Synergetic effect of Zn substitution on the electron and phonon transport in Mg2Si0.5Sn0.5-based thermoelectric materials
Abstract
Mg2Si1−xSnx alloys are a prospective material for thermoelectric generators at moderate temperatures. The thermoelectric properties of Mg2Si0.5Sn0.5-based thermoelectric materials with only Zn substitution or Zn/Sb co-doping were investigated. Isoelectronic Zn substitution did not affect the carrier concentration, but improved the carrier mobility. Zn atoms incorporated into a Sb-doped Mg2Si0.5Sn0.5 matrix simultaneously boosted the power factor and suppressed the lattice thermal conductivity, leading to an enhancement of the thermoelectric figure of merit ZT of the resulting bulk materials.

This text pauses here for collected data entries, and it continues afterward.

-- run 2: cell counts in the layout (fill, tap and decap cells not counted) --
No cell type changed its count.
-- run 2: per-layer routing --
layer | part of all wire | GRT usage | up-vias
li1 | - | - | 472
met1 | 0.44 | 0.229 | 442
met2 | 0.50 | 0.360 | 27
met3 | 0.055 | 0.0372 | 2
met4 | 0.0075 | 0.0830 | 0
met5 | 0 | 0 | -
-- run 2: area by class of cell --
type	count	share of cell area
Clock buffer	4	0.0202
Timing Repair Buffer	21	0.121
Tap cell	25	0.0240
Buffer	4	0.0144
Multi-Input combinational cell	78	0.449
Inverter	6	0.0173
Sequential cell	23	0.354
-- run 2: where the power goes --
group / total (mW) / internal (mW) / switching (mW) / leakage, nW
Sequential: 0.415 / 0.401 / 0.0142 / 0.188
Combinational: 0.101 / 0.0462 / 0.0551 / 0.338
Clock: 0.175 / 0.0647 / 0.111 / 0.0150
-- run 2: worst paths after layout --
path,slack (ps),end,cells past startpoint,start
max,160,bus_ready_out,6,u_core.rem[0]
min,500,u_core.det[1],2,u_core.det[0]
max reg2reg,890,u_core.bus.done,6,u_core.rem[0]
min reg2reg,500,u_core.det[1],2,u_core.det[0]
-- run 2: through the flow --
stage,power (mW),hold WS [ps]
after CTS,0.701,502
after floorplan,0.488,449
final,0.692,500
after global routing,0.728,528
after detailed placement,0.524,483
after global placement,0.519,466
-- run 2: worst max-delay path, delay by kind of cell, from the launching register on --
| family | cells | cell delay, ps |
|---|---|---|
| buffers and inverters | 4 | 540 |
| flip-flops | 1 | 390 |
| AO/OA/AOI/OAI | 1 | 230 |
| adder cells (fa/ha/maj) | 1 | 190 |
File: src/rtl/pipe_hazard_ctrl_stall_watchdog.sv
// Saturating consecutive-stall counter; raises a sticky error flag once the
// pipeline has been held for STALL_TIMEOUT cycles in a row.
module stall_watchdog #(
  parameter int unsigned STALL_TIMEOUT = 1024,
  parameter int unsigned WDT_W         = 11
) (
  input  logic clk,
  input  logic rst,
  input  logic stalled,
  output logic stall_timeout
);

  localparam logic [WDT_W-1:0] LIMIT = WDT_W'(STALL_TIMEOUT);

  logic [WDT_W-1:0] cnt_q, cnt_d;
  logic             timeout_q, timeout_d;

  always_comb begin
    cnt_d     = cnt_q;
    timeout_d = timeout_q | (cnt_q == LIMIT);
    if (!stalled) begin
      cnt_d = '0;
    end else if (cnt_q != LIMIT) begin
      cnt_d = cnt_q + 1'b1;
    end
  end

  always_ff @(posedge clk) begin
    if (rst) begin
      cnt_q     <= '0;
      timeout_q <= 1'b0;
    end else begin
      cnt_q     <= cnt_d;
      timeout_q <= timeout_d;
    end
  end

  assign stall_timeout = timeout_q;

endmodule
<file path="src/rtl/cp0_regs_pkg.sv">
// cp0_regs_pkg: shared CP0 definitions.
//   - CP0 register numbers (MFC0/MTC0 rd field)
//   - ExcCode values of the exceptions this core commits
//   - Status/Cause bit positions and the Status write mask
//   - is_addr_exc(): true for exceptions that latch BadVAddr
package cp0_regs_pkg;

  localparam logic [4:0] CP0_BADVADDR = 5'd8;
  localparam logic [4:0] CP0_COUNT    = 5'd9;
  localparam logic [4:0] CP0_COMPARE  = 5'd11;
  localparam logic [4:0] CP0_STATUS   = 5'd12;
  localparam logic [4:0] CP0_CAUSE    = 5'd13;
  localparam logic [4:0] CP0_EPC      = 5'd14;

  typedef enum logic [4:0] {
    EXC_INT  = 5'h00,
    EXC_ADEL = 5'h04,
    EXC_ADES = 5'h05,
    EXC_SYS  = 5'h08,
    EXC_BP   = 5'h09,
    EXC_RI   = 5'h0a,
    EXC_OV   = 5'h0c
  } exc_code_e;

  localparam int unsigned STATUS_BEV   = 22;
  localparam int unsigned STATUS_IM_LO = 8;
  localparam int unsigned STATUS_EXL   = 1;
  localparam int unsigned STATUS_IE    = 0;

  localparam int unsigned CAUSE_BD     = 31;
  localparam int unsigned CAUSE_TI     = 30;
  localparam int unsigned CAUSE_IP_LO  = 8;
  localparam int unsigned CAUSE_EXC_LO = 2;

  function automatic logic is_addr_exc(input logic [4:0] code);
    return (code == EXC_ADEL) || (code == EXC_ADES);
  endfunction

endpackage

</file>
<file path="src/rtl/cp0_timer.sv">
// cp0_timer: Count/Compare timer.
//   i_clk, i_rst     : clock, synchronous active-high reset
//   i_we_count       : load Count from i_wdata
//   i_we_compare     : load Compare from i_wdata, clears TI
//   i_wdata          : MTC0 write data
//   o_count          : current Count
//   o_compare        : current Compare
//   o_ti             : timer interrupt flag (Cause.TI)
// Count advances once every two clocks via a free-running toggle; a
// Count load does not disturb the toggle phase.
module cp0_timer (
  input  logic        i_clk,
  input  logic        i_rst,
  input  logic        i_we_count,
  input  logic        i_we_compare,
  input  logic [31:0] i_wdata,
  output logic [31:0] o_count,
  output logic [31:0] o_compare,
  output logic        o_ti
);

  logic        r_tick;
  logic [31:0] r_count;
  logic [31:0] r_compare;
  logic        r_ti;

  always_ff @(posedge i_clk) begin
    if (i_rst) begin
      r_tick    <= 1'b0;
      r_count   <= '0;
      r_compare <= '0;
      r_ti      <= 1'b0;
    end else begin
      r_tick <= ~r_tick;

      if (i_we_count)
        r_count <= i_wdata;
      else if (r_tick)
        r_count <= r_count + 32'd1;

      // A Compare write wins over a match seen on the same edge.
      if (i_we_compare) begin
        r_compare <= i_wdata;
        r_ti      <= 1'b0;
      end else if (r_count == r_compare) begin
        r_ti <= 1'b1;
      end
    end
  end

  assign o_count   = r_count;
  assign o_compare = r_compare;
  assign o_ti      = r_ti;

endmodule

</file>
<file path="src/rtl/cp0_regs.sv">
// cp0_regs: MIPS CP0 register file (BadVAddr, Count, Compare, Status,
// Cause, EPC) with exception/ERET commit and interrupt request.
//   clk, rst        : clock, synchronous active-high reset
//   we/waddr/wdata  : MTC0 write port
//   raddr/rdata     : MFC0 read port (combinational, no write bypass)
//   exc_*           : exception commit (code, pc, delay slot, bad address)
//   eret            : ERET commit
//   hw_int          : level-sensitive hardware interrupt lines
//   epc_out/status_out/cause_out : current register images
//   int_pending     : unmasked interrupt request
// Same-cycle priority is exception > ERET > MTC0; losers are dropped.
module cp0_regs
  import cp0_regs_pkg::*;
(
  input  logic        clk,
  input  logic        rst,
  input  logic        we,
  input  logic [4:0]  waddr,
  input  logic [31:0] wdata,
  input  logic [4:0]  raddr,
  output logic [31:0] rdata,
  input  logic        exc_valid,
  input  logic [4:0]  exc_code,
  input  logic [31:0] exc_pc,
  input  logic        exc_bd,
  input  logic [31:0] exc_badvaddr,
  input  logic        eret,
  input  logic [5:0]  hw_int,
  output logic [31:0] epc_out,
  output logic [31:0] status_out,
  output logic [31:0] cause_out,
  output logic        int_pending
);

  logic        w_eret_take;
  logic        w_wr;
  logic        w_we_count;
  logic        w_we_compare;
  logic [31:0] w_count;
  logic [31:0] w_compare;
  logic        w_ti;
  logic [31:0] w_status;
  logic [31:0] w_cause;

  logic [7:0]  r_im;
  logic        r_exl;
  logic        r_ie;
  logic        r_bd;
  logic [5:0]  r_ip_hw;
  logic [1:0]  r_ip_sw;
  logic [4:0]  r_exccode;
  logic [31:0] r_epc;
  logic [31:0] r_badvaddr;

  assign w_eret_take  = eret & ~exc_valid;
  assign w_wr         = we & ~exc_valid & ~eret;
  assign w_we_count   = w_wr && (waddr == CP0_COUNT);
  assign w_we_compare = w_wr && (waddr == CP0_COMPARE);

  cp0_timer u_timer (
    .i_clk        (clk),
    .i_rst        (rst),
    .i_we_count   (w_we_count),
    .i_we_compare (w_we_compare),
    .i_wdata      (wdata),
    .o_count      (w_count),
    .o_compare    (w_compare),
    .o_ti         (w_ti)
  );

  always_ff @(posedge clk) begin
    if (rst) begin
      r_im       <= '0;
      r_exl      <= 1'b0;
      r_ie       <= 1'b0;
      r_bd       <= 1'b0;
      r_ip_hw    <= '0;
      r_ip_sw    <= '0;
      r_exccode  <= '0;
      r_epc      <= '0;
      r_badvaddr <= '0;
    end else begin
      // IP7 carries the timer interrupt alongside hw_int[5].
      r_ip_hw <= {hw_int[5] | w_ti, hw_int[4:0]};

      if (exc_valid) begin
        if (!r_exl) begin
          r_epc <= exc_bd ? (exc_pc - 32'd4) : exc_pc;
          r_bd  <= exc_bd;
        end
        r_exl     <= 1'b1;
        r_exccode <= exc_code;
        if (is_addr_exc(exc_code))
          r_badvaddr <= exc_badvaddr;
      end else if (w_eret_take) begin
        r_exl <= 1'b0;
      end else if (w_wr) begin
        case (waddr)
          CP0_STATUS: begin
            r_im  <= wdata[15:8];
            r_exl <= wdata[1];
            r_ie  <= wdata[0];
          end
          CP0_CAUSE: r_ip_sw <= wdata[9:8];
          CP0_EPC:   r_epc   <= wdata;
          default: ;
        endcase
      end
    end
  end

  always_comb begin
    w_status                         = '0;
    w_status[STATUS_BEV]             = 1'b1;
    w_status[STATUS_IM_LO +: 8]      = r_im;
    w_status[STATUS_EXL]             = r_exl;
    w_status[STATUS_IE]              = r_ie;
  end

  always_comb begin
    w_cause                          = '0;
    w_cause[CAUSE_BD]                = r_bd;
    w_cause[CAUSE_TI]                = w_ti;
    w_cause[CAUSE_IP_LO +: 8]        = {r_ip_hw, r_ip_sw};
    w_cause[CAUSE_EXC_LO +: 5]       = r_exccode;
  end

  always_comb begin
    case (raddr)
      CP0_BADVADDR: rdata = r_badvaddr;
      CP0_COUNT:    rdata = w_count;
      CP0_COMPARE:  rdata = w_compare;
      CP0_STATUS:   rdata = w_status;
      CP0_CAUSE:    rdata = w_cause;
      CP0_EPC:      rdata = r_epc;
      default:      rdata = '0;
    endcase
  end

  assign epc_out     = r_epc;
  assign status_out  = w_status;
  assign cause_out   = w_cause;
  assign int_pending = r_ie & ~r_exl & (|(r_im & {r_ip_hw, r_ip_sw}));

endmodule

</file>
<file path="config.mk">
export PLATFORM = sky130hd
export DESIGN_NAME = cp0_regs
export DESIGN_NICKNAME = d
export VERILOG_FILES = /design/src/rtl/cp0_regs_pkg.sv /design/src/rtl/cp0_timer.sv /design/src/rtl/cp0_regs.sv
export SDC_FILE = /design/constraint.sdc
export NUM_CORES = 1
export LEC_CHECK = 0
export CAP_MARGIN = 5
export CORE_MARGIN = 10
export CORE_UTILIZATION = 48
export CTS_CLUSTER_DIAMETER = 100
export DETAILED_ROUTE_END_ITERATION = 12
export GPL_TIMING_DRIVEN = 1
export HOLD_SLACK_MARGIN = 0.08
export PLACE_DENSITY = 0.81
export SYNTH_ARGS = -nofsm -noshare
export SYNTH_HDL_FRONTEND = slang
export SYNTH_SLANG_ARGS = --single-unit
</file>
<file path="constraint.sdc">
create_clock -name clk -period 2.19 [get_ports clk]
set_clock_uncertainty 0.1 [all_clocks]
set_input_delay 0.3285 -clock clk [delete_from_list [all_inputs] [get_ports clk]]
set_output_delay 0.3285 -clock clk [all_outputs]
set_load 0.02 [all_outputs]
</file>
==> results.env, run 1 <==
DRT_PASS1_ITERATIONS=10
TIMING.CRITICAL_PATH.SLOWEST_STAGE_CELL='sky130_fd_sc_hd__clkdlybuf4s50_1'
FINALSETUPVIOLCOUNT=0
TOTAL_POWER_PER_UNIT_CELL_AREA_nW_PER_UM2=579.5
WORSTPATHBUFFERINVERTERCOUNT=2
FIN_NETS=1489
SETUP.WORST_PATH.START='r_exl$_SDFFE_PP0P_'
AREA_DELTA_SYNTH_FINAL_PCT=41.53
BOUNDARYPINS=252
DIE-HEIGHT_UM=154.3
INITIAL_CORE_UTILIZATION_PCT=48.54
SYNTHESIS.INSTANCES=1101
WORSTREGTOREGCELLS=6
CTS_HOLD_BUF=0
SYNTH_COMMONEST_CELLS='sky130_fd_sc_hd__nand2_1 (207), sky130_fd_sc_hd__dfxtp_1 (154), sky130_fd_sc_hd__a21oi_1 (95)'
NUM_VIAS=9589
YOSYSMOSTFREQUENTCELL='sky130_fd_sc_hd__nand2_1'
END_KIND='primary output'
DP_HPWL_MM=26.19
CLOCK-SINKS=154
HTREE_LEVELS=4
DIE-AREA_UM2=23810
SYN-MEAN-INSTANCE-AREA_UM2=7.865
FF_LATCH_COUNT_SYNTH=154
CRIT_ARRIVAL_NS=1.74
CP_TOP_FAMILY='buffers and inverters'
MULTIINPUTGATEAREA_UM2=5099
DETAILEDROUTE.FIRSTITERATIONVIOLATIONS=1471
CRIT-REG2REG-LAUNCH='u_timer.o_count[0]$_SDFFE_PP0P_'
SYNTH_LARGEST_AREA_CELL='sky130_fd_sc_hd__dfxtp_1'
CTS-BUFFERS-INSERTED=17
CLK_PATH_BUF_DEPTH=2
CTS_TREE='built'
ANT_NETS=0
FIN_UTIL_PCT=68.69
REGTOREGENDPOINT='u_timer.o_count[22]$_SDFFE_PP0P_'
TIMING.FINAL.CRIT_SHARE_PCT=98.80
MAXIMUM_OPERATING_FREQUENCY_MHz=462.2
OVERFLOW=0
DRC=0
WHS_NS=0.1522
SYNTH.DISTINCT_CELLS=68
AREA.SEQUENTIAL_UM2=3084
DRV_CAP=0
YS_WARN_COUNT=0
STATUS='complete, no violations'
LEAKAGEPOWER_nW=4.484
CLOCKROOTBUFFER='sky130_fd_sc_hd__clkbuf_16'
WORSTSETUPENDPOINT='status_out[1]'
WORST_PATH_DEPTH=2
POSTSYNTH.ASYNCRESETSHARE_PCT=0
CLOCK_PIN_SLEW_OF_THE_REGISTERS_ON_THE_WORST_CASE_SETUP_AND_HOLD_PATHS_NS=0.07
SETUP.WORST_PATH.START_CLASS='flop'
CORE_REGION_AREA_UM2=17840
GRT_FIRST_PASS_WIRELENGTH_MM=52.76
FINAL_HOLD_VIOL_COUNT=0
FILLERS=1430
WORSTPATHCELLLIST='buf_4 -> clkdlybuf4s50_1'
DIODES=0
LAYOUT-DRIVE-GT1-SHARE_PCT=17.57
CRITICAL-PATH-MAX-STAGE-DELAY_NS=0.64
SYNTH_AREA_UM2=8660
WORST-SETUP-PATH-TYPE='reg -> out'
DIE_W_UM=154.3
GRT.TOTAL_USAGE_PCT=27.81
CRIT_PATH_MAX_FANOUT=10
PLACE.GP.CONGESTION=0.9619
ROUTED_VIA_DENSITY=5.971
DRT-TOTAL-WL_MM=34.76
TIGHTESTPINTRANSITION_NS=0.5253
UNREPAIRED_SETUP_ENDPOINTS_AFTER_GLOBAL_ROUTING='no'
SLEW_MARGIN_REL_PCT=64.98
SYNTH_ENABLE_FLOP_CELLS=0
CRITPATHREQUIREDTIME_NS=1.76
R2R_SLACK_NS=0.12
SYNTH-SEQ-AREA-SHARE_PCT=35.60
YOSYS_MOST_USED_DFF='sky130_fd_sc_hd__dfxtp_1'
FINALMAXSLEWVIOLATIONS=0
PORT_BUFFERS=212
GRT_ANTENNA_BEFORE_REPAIR=0
CLK_LATENCY_NS=0.44
NUM_ROWS=49
FIRST_GLOBAL_VIAS=9153
SYNTH.AREA.TOP_CELLS='sky130_fd_sc_hd__dfxtp_1 (36%), sky130_fd_sc_hd__nand2_1 (9.0%), sky130_fd_sc_hd__xnor2_1 (6.9%), sky130_fd_sc_hd__a21oi_1 (5.5%), sky130_fd_sc_hd__a22oi_1 (5.5%)'
SYNTH.TOP_CELL.AREA_SHARE_PCT=35.60
TIMING.FINAL.CRIT_PERIOD_NS=2.164
HOLD_CLASS='in -> reg'
IR_WORST_VDD_V=0.0005863
AVGROUTEDWIREPERCELL_UM=21.64
GRT_MAX_DEGREE=68
[cell type report]
cell class / count / area share (%)
tap: 229 / 2.338
multi-input combinational: 845 / 41.60
clock inverter: 15 / 1.337
clock buffer: 17 / 3.471
timing repair buffer: 337 / 25.81
sequential: 154 / 25.17
inverter: 9 / 0.2757
[cell usage in the layout (no fill, tap or decap), types with 17 or more instances in the layout]
| cell | Yosys | final |
|---|---|---|
| sky130_fd_sc_hd__nand4_1 | 21 | 21 |
| sky130_fd_sc_hd__xnor2_1 | 68 | 68 |
| sky130_fd_sc_hd__buf_2 | 13 | 18 |
| sky130_fd_sc_hd__a211oi_1 | 35 | 35 |
| sky130_fd_sc_hd__dfxtp_1 | 154 | 153 |
| sky130_fd_sc_hd__a22oi_1 | 63 | 62 |
| sky130_fd_sc_hd__buf_4 | 46 | 112 |
| sky130_fd_sc_hd__a21oi_1 | 95 | 95 |
| sky130_fd_sc_hd__nand2_1 | 207 | 205 |
| sky130_fd_sc_hd__clkdlybuf4s50_1 | 0 | 172 |
| sky130_fd_sc_hd__clkbuf_16 | 0 | 17 |
| sky130_fd_sc_hd__nand3_1 | 34 | 34 |
| sky130_fd_sc_hd__nor2_1 | 73 | 73 |
| sky130_fd_sc_hd__conb_1 | 2 | 39 |
[what timing repair did]
item                       CTS  global route
cloned                       3             0
setup buffers                5             0
gates resized for setup    146            10
setup endpoints to repair   34            31
pin swaps                   15             5
[cells by family (layout without fill, tap and decap cells)]
logic type                 count (synthesis)  after routing  share of synthesized area (%)
muxes                                     16             16                          1.864
other                                      2             39                        0.08673
and+or+nand+nor                          443            443                          25.21
DFF                                      154            154                          35.60
AOI/OAI and AO/OA                        265            265                          20.65
xor gates and xnor gates                  80             80                          8.091
adders and majority gates                  2              2                         0.2889
buffers and inverters                    139            378                          8.207
[power breakdown]
part | switching, mW | internal [mW] | leakage [nW] | total [mW]
logic | 0.569 | 0.535 | 2.95 | 1.10
clock network | 1.30 | 1.70 | 0.279 | 2.99
registers | 0.122 | 2.88 | 1.25 | 3.00
total | 1.99 | 5.11 | 4.48 | 7.10
[stage by stage]
stage / cells / setup TNS [ns] / setup slack [ns] / power (mW) / instance area (um2)
2_1_floorplan: 1138 / 0 / 0.2684 / 3.521 / 8798
3_3_place_gp: 1567 / -19.47 / -0.5666 / 4.117 / 11610
3_5_place_dp: 1567 / -21.86 / -0.6014 / 4.129 / 11610
4_1_cts: 1607 / 0 / 0.001859 / 7.084 / 12310
5_1_grt: 1606 / 0 / 0.0005718 / 7.290 / 12260
6_report: 1606 / 0 / 0.02629 / 7.102 / 12260
[flip-flops by register name (all words and copies together), names as in the netlist]
register / cells
r_ip_hw: 6
u_timer.o_count: 32
r_ip_sw: 2
epc_out: 32
r_badvaddr: 32
u_timer.o_ti: 1
r_ie: 1
u_timer.r_tick: 1
u_timer.o_compare: 32
r_exl: 1
r_im: 8
r_bd: 1
r_exccode: 5
[routing by layer]
metal  vias to the layer above  routed length, um  GRT usage (%)
met5                         -                  0              0
met4                         0               1199          11.79
met3                       102               4168          7.709
met2                       655              15990          43.87
met1                      4457              13410          34.87
li1                       4375                  -              -
[worst min-delay path by stage]
stage                                     start                     endpoint  cells after the start
finish                                exc_valid     epc_out[22]$_SDFFE_PP0P_                      2
global placement    r_badvaddr[23]$_SDFFE_PP0P_  r_badvaddr[23]$_SDFFE_PP0P_                      2
floorplan            r_badvaddr[0]$_SDFFE_PP0P_   r_badvaddr[0]$_SDFFE_PP0P_                      2
detailed placement  r_badvaddr[17]$_SDFFE_PP0P_  r_badvaddr[17]$_SDFFE_PP0P_                      2
CTS                                   exc_valid     epc_out[22]$_SDFFE_PP0P_                      2
global route                          exc_valid     epc_out[22]$_SDFFE_PP0P_                      2
No activity file was read; power rests on OpenSTA's default activity.
==> run 2, diff against run 1 <==
--- a/config.mk
+++ b/config.mk
@@ -7,12 +7,13 @@
 export LEC_CHECK = 0
 export CAP_MARGIN = 5
 export CORE_MARGIN = 10
-export CORE_UTILIZATION = 48
+export CORE_UTILIZATION = 44
 export CTS_CLUSTER_DIAMETER = 100
 export DETAILED_ROUTE_END_ITERATION = 12
 export GPL_TIMING_DRIVEN = 1
 export HOLD_SLACK_MARGIN = 0.08
-export PLACE_DENSITY = 0.81
+export MAX_ROUTING_LAYER = met4
+export PLACE_DENSITY = 0.78
 export SYNTH_ARGS = -nofsm -noshare
 export SYNTH_HDL_FRONTEND = slang
 export SYNTH_SLANG_ARGS = --single-unit
==> constraint.sdc (replaced) <==
create_clock -name clk -period 1.9 [get_ports clk]
set_clock_uncertainty 0.1 [all_clocks]
set_input_delay 0.285 -clock clk [delete_from_list [all_inputs] [get_ports clk]]
set_output_delay 0.285 -clock clk [all_outputs]
set_load 0.02 [all_outputs]
==> results.env, run 2 (synthesized netlist as in run 1, its figures left out) <==
STATUS='complete, but fails checks'
VIOLATIONS='setup timing'
WORST-SETUP-PATH-TYPE='in -> out'
FIN_UTIL_PCT=69.08
PORT_BUFFERS=212
FIN_SETUP_TNS_NS=-0.2125
LEAKAGEPOWER_nW=5.381
CP_TOP_FAMILY='simple AND/OR/NAND/NOR gates'
TOTAL_POWER_PER_UNIT_CELL_AREA_nW_PER_UM2=634.9
PRE_CTS_SLACK_NS=-0.8723
R2R_SLACK_NS=0.05
GRT_ANTENNA_BEFORE_REPAIR=1
DIE-AREA_UM2=25690
CRITPATHREQUIREDTIME_NS=1.51
OVERFLOW=0
GRT_MAX_DEGREE=58
FINALMAXSLEWVIOLATIONS=0
CRIT_ARRIVAL_NS=1.63
FINAL_HOLD_VIOL_COUNT=0
DRV_CAP=0
WORSTPATHCELLLIST='buf_8 -> nor2b_4 -> and3_4 -> buf_12 -> a222oi_1 -> nand2_2 -> buf_6'
LAYOUT-DRIVE-GT1-SHARE_PCT=25.33
DIE-HEIGHT_UM=160.3
LAYOUT.CELLS.NON_FILLER=1723
POWER.TOTAL_mW=8.508
CLK_LATENCY_NS=0.44
CRITICAL-PATH-MAX-STAGE-DELAY_NS=0.45
NUM_VIAS=10050
GRT_FIRST_PASS_WIRELENGTH_MM=57.07
DETAILEDROUTE.FIRSTITERATIONVIOLATIONS=1248
WORSTPATHBUFFERINVERTERCOUNT=3
CLOCK-SINKS=154
AVGROUTEDWIREPERCELL_UM=22.51
FINAL.SETUP.WORST_SLACK_NS=-0.1133
CTS-BUFFERS-INSERTED=17
BOUNDARYPINS=252
PLACE.GP.CONGESTION=0.9914
SLEW_MARGIN_REL_PCT=63.38
IR_WORST_VDD_V=0.0005509
DP_HPWL_MM=27.85
CTS_TREE='built'
ROUTED_VIA_DENSITY=5.835
DRC=0
CTS_HOLD_BUF=0
UNREPAIRED_SETUP_ENDPOINTS_AFTER_GLOBAL_ROUTING='yes'
DRT_PASS1_ITERATIONS=8
PLACEDCELLCOUNT=1662
SETUP.WORST_PATH.START_CLASS='input pin'
TIMING.FINAL.CRIT_SHARE_PCT=106.0
LAYOUT.CELLS.MOST_COMMON_LIST='sky130_fd_sc_hd__nand2_1 (198), sky130_fd_sc_hd__buf_4 (179), sky130_fd_sc_hd__dfxtp_1 (147), sky130_fd_sc_hd__clkdlybuf4s50_1 (124), sky130_fd_sc_hd__a21oi_1 (95)'
FIN_NETS=1569
CLOCK_PIN_SLEW_OF_THE_REGISTERS_ON_THE_WORST_CASE_SETUP_AND_HOLD_PATHS_NS=0.06
INITIAL_CORE_UTILIZATION_PCT=44.64
AREA_DELTA_SYNTH_FINAL_PCT=54.75
HOLD_CLASS='in -> reg'
FINAL_AREA_UM2=13400
MAXIMUM_OPERATING_FREQUENCY_MHz=496.7
ANT_NETS=0
POSTPLACECELLAREA_UM2=12110
CORE_REGION_AREA_UM2=19400
TIMING.FINAL.CRIT_PERIOD_NS=2.013
HTREE_LEVELS=4
FIRST_GLOBAL_VIAS=9560
CLOCKROOTBUFFER='sky130_fd_sc_hd__clkbuf_16'
GRT.TOTAL_USAGE_PCT=29.00
MOSTFREQUENTLAYOUTCELL='sky130_fd_sc_hd__nand2_1'
NUM_ROWS=51
CLK_PATH_BUF_DEPTH=2
CRIT_PATH_MAX_FANOUT=7
DRT-TOTAL-WL_MM=38.79
TIGHTESTPINTRANSITION_NS=0.5493
TIMING.CRITICAL_PATH.SLOWEST_STAGE_CELL='sky130_fd_sc_hd__a222oi_1'
FINALSETUPVIOLCOUNT=6
DIE_W_UM=160.3
END_KIND='primary output'
WHS_NS=0.1450
[run 2: power by group]
group / total [mW] / internal [mW] / switching [mW]
clock network: 3.66 / 2.19 / 1.48
registers: 3.46 / 3.32 / 0.136
logic: 1.38 / 0.667 / 0.717
[run 2: worst register-to-register path: stages (launching register included)]
cell and delay (ns):
sky130_fd_sc_hd__dfxtp_1 0.33, sky130_fd_sc_hd__and4_1 0.28, sky130_fd_sc_hd__nand4_4 0.22, sky130_fd_sc_hd__buf_4 0.23, sky130_fd_sc_hd__nor4_2 0.29, sky130_fd_sc_hd__xnor2_1 0.11, sky130_fd_sc_hd__a211oi_1 0.22
[run 2: area by class of cell]
| cell class | instances | area, um2 |
|---|---|---|
| multi-input combinational | 845 | 5294 |
| clock buffer | 20 | 466.7 |
| antenna | 1 | 2.502 |
| clock inverter | 12 | 161.4 |
| fill | 1508 | 5998 |
| timing repair buffer | 417 | 4019 |
| sequential | 154 | 3092 |
| tap | 265 | 331.6 |
| inverter | 9 | 33.78 |
[run 2: worst paths after layout]
path | start | to | cells past startpoint
worst min-delay path | exc_valid | r_exccode[0]$_SDFFE_PP0P_ | 3
worst max-delay path | raddr[3] | rdata[2] | 7
worst min register to register | r_badvaddr[19]$_SDFFE_PP0P_ | r_badvaddr[19]$_SDFFE_PP0P_ | 2
worst max register to register | u_timer.o_count[15]$_SDFFE_PP0P_ | u_timer.o_count[28]$_SDFFE_PP0P_ | 6
[run 2: repair_timing]
action,in CTS,in global routing
resized for setup,276,86
pin swaps,26,33
endpoints found under the setup margin,68,66
gates cloned,7,1
buffers inserted,17,7
[run 2: per-layer routing]
metal | global-route usage [%] | share of wire [%] | vias up
li1 | - | - | 4542
met1 | 35.40 | 39 | 4673
met2 | 44.66 | 45 | 695
met3 | 6.697 | 11 | 143
met4 | 13.61 | 4.8 | 0
met5 | - | 0 | -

The interplay between the electron and phonon transport of Mg2Si0.5Sn0.49Sb0.01 substituted with Zn at Mg sites results in an enhancement of the ZT by 25% at ∼730 K, from ZT ≈ 0.8 in Mg2Si0.5Sn0.49Sb0.01 to ZT ≈ 1.0 in Mg1.98Zn0.02Si0.5Sn0.49Sb0.01. Solid solutions in the Mg2Si–Mg2Sn system appear to be more promising for thermoelectric applications.